300gで死ねる劇薬?
 抗がん剤が国立神戸病院から盗まれたそうです。なんと劇薬なんですね抗がん剤って・・・まあ、もとは普通の人間様の細胞であるがん細胞を殺すか何かするんですから、そりゃ劇薬ですね。そういえば、最近英語の読めない医師が点滴でしくじったような事件がありましたっけ。
 さて、この劇薬の抗がん剤など2500錠など3種類の医薬品6500錠(約170万円相当が無くなったという被害届ですが、ただの盗難事件なんですが、劇薬指定があるというのでちょっと面白いコメントがついていますね。
 なんと、盗まれた抗がん剤の致死量は300gで錠剤換算では約1500錠なんだそうです?なかなか強烈な?劇薬です。どうやら、この薬品で自殺を図ろうとすると、飯茶碗で山盛りでは足りない量を飲まないといけないのでしょうね。どうやらたいしたことはないようです。しかし、170万円相当ですから結構高価ですね。

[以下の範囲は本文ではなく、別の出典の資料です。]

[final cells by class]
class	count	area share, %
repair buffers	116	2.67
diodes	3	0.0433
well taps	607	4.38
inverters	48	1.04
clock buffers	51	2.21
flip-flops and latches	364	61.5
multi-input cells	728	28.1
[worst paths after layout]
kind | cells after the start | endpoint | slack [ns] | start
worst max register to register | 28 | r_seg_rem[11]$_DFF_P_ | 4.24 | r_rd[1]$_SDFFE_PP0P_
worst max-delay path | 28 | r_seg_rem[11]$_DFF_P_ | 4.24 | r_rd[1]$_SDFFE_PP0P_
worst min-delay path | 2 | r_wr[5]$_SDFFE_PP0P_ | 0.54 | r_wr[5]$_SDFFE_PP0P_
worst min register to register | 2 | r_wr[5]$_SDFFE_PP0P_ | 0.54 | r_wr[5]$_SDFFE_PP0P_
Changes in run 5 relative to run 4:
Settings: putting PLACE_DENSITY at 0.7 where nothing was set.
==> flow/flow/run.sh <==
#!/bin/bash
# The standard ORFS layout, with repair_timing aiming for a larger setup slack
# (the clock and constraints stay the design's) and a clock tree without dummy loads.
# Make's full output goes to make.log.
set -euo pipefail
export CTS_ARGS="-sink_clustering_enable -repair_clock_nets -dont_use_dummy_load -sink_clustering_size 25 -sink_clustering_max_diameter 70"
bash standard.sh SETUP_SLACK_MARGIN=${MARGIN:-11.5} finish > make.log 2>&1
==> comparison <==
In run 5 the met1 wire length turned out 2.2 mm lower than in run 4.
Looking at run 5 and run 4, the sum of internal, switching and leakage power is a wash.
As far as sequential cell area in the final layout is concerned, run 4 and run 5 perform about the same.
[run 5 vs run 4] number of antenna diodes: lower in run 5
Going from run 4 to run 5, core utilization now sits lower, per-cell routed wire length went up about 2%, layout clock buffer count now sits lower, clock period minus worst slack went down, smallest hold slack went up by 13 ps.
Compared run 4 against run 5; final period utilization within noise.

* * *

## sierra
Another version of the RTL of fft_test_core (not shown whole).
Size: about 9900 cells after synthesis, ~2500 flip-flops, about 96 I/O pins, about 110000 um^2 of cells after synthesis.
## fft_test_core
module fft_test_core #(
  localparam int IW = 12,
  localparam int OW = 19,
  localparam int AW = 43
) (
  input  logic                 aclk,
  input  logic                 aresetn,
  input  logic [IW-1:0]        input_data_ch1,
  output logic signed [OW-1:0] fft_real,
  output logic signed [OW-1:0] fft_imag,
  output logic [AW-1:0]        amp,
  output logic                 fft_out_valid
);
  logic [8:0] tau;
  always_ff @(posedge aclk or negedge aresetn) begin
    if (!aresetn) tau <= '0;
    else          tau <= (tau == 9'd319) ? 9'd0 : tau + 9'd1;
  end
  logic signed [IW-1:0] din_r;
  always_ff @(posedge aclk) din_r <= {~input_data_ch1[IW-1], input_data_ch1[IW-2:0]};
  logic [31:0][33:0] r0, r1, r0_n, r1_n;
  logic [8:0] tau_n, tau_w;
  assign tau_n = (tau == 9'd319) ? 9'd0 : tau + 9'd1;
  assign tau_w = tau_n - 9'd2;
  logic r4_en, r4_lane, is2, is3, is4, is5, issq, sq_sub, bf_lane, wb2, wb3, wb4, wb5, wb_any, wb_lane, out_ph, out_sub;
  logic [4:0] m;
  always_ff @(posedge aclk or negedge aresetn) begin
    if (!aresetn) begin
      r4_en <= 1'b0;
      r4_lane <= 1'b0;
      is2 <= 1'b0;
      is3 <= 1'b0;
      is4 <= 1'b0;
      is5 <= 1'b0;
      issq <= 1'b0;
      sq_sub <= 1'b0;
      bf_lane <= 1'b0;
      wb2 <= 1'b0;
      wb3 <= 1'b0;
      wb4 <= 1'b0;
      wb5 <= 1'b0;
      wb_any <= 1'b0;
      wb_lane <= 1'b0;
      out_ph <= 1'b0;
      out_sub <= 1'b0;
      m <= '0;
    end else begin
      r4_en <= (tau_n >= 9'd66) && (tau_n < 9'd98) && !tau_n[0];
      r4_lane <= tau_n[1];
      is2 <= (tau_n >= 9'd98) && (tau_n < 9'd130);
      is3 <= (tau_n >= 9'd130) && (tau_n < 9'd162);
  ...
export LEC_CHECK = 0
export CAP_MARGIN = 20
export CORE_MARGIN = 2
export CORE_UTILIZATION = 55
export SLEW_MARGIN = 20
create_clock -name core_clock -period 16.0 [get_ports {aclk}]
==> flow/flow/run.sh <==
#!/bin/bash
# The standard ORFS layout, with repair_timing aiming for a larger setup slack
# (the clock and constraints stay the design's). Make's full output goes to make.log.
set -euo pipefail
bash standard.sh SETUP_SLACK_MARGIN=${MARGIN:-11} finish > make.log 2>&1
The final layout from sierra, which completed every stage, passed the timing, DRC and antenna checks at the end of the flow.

 しかし、劇薬ってなんでしょうね?ちょっと気になります。おぼろげな記憶によれば、毒薬より効果が薄くて、薬理作用が強かったり、使い方では毒にもなるようなものですね。まあ、今回のものは薬ですから薬事法で定められたもので、用法用量を守らないと死に至るぞ!ってわけでしょう。
 ちょっと薬事法をチェックしてみますかね。薬事法44条2にありますね。「劇性が強いものとして厚生大臣の指定する医薬品(以下「劇薬」という。)は、その直接の容器又は直接の被包に、白地に赤わく、赤字をもつて、その品名及び「劇」の文字が記載されていなければならない。」
 しかし、こんなものを盗んで何をするのやら?譲渡の手続きも46条に規定があって、「薬局開設者又は医薬品の製造業者、輸入販売業者若しくは販売業者は、毒薬又は劇薬については、譲受人から、その品名、数量、使用の目的、譲渡の年月日並びに譲受人の氏名、住所及び職業が記載され、かつ、譲受人の署名又は記名押印のある文書の交付を受けなければ、これを販売し、又は投与してはならない。」というわけですから、書類が必要ということですね。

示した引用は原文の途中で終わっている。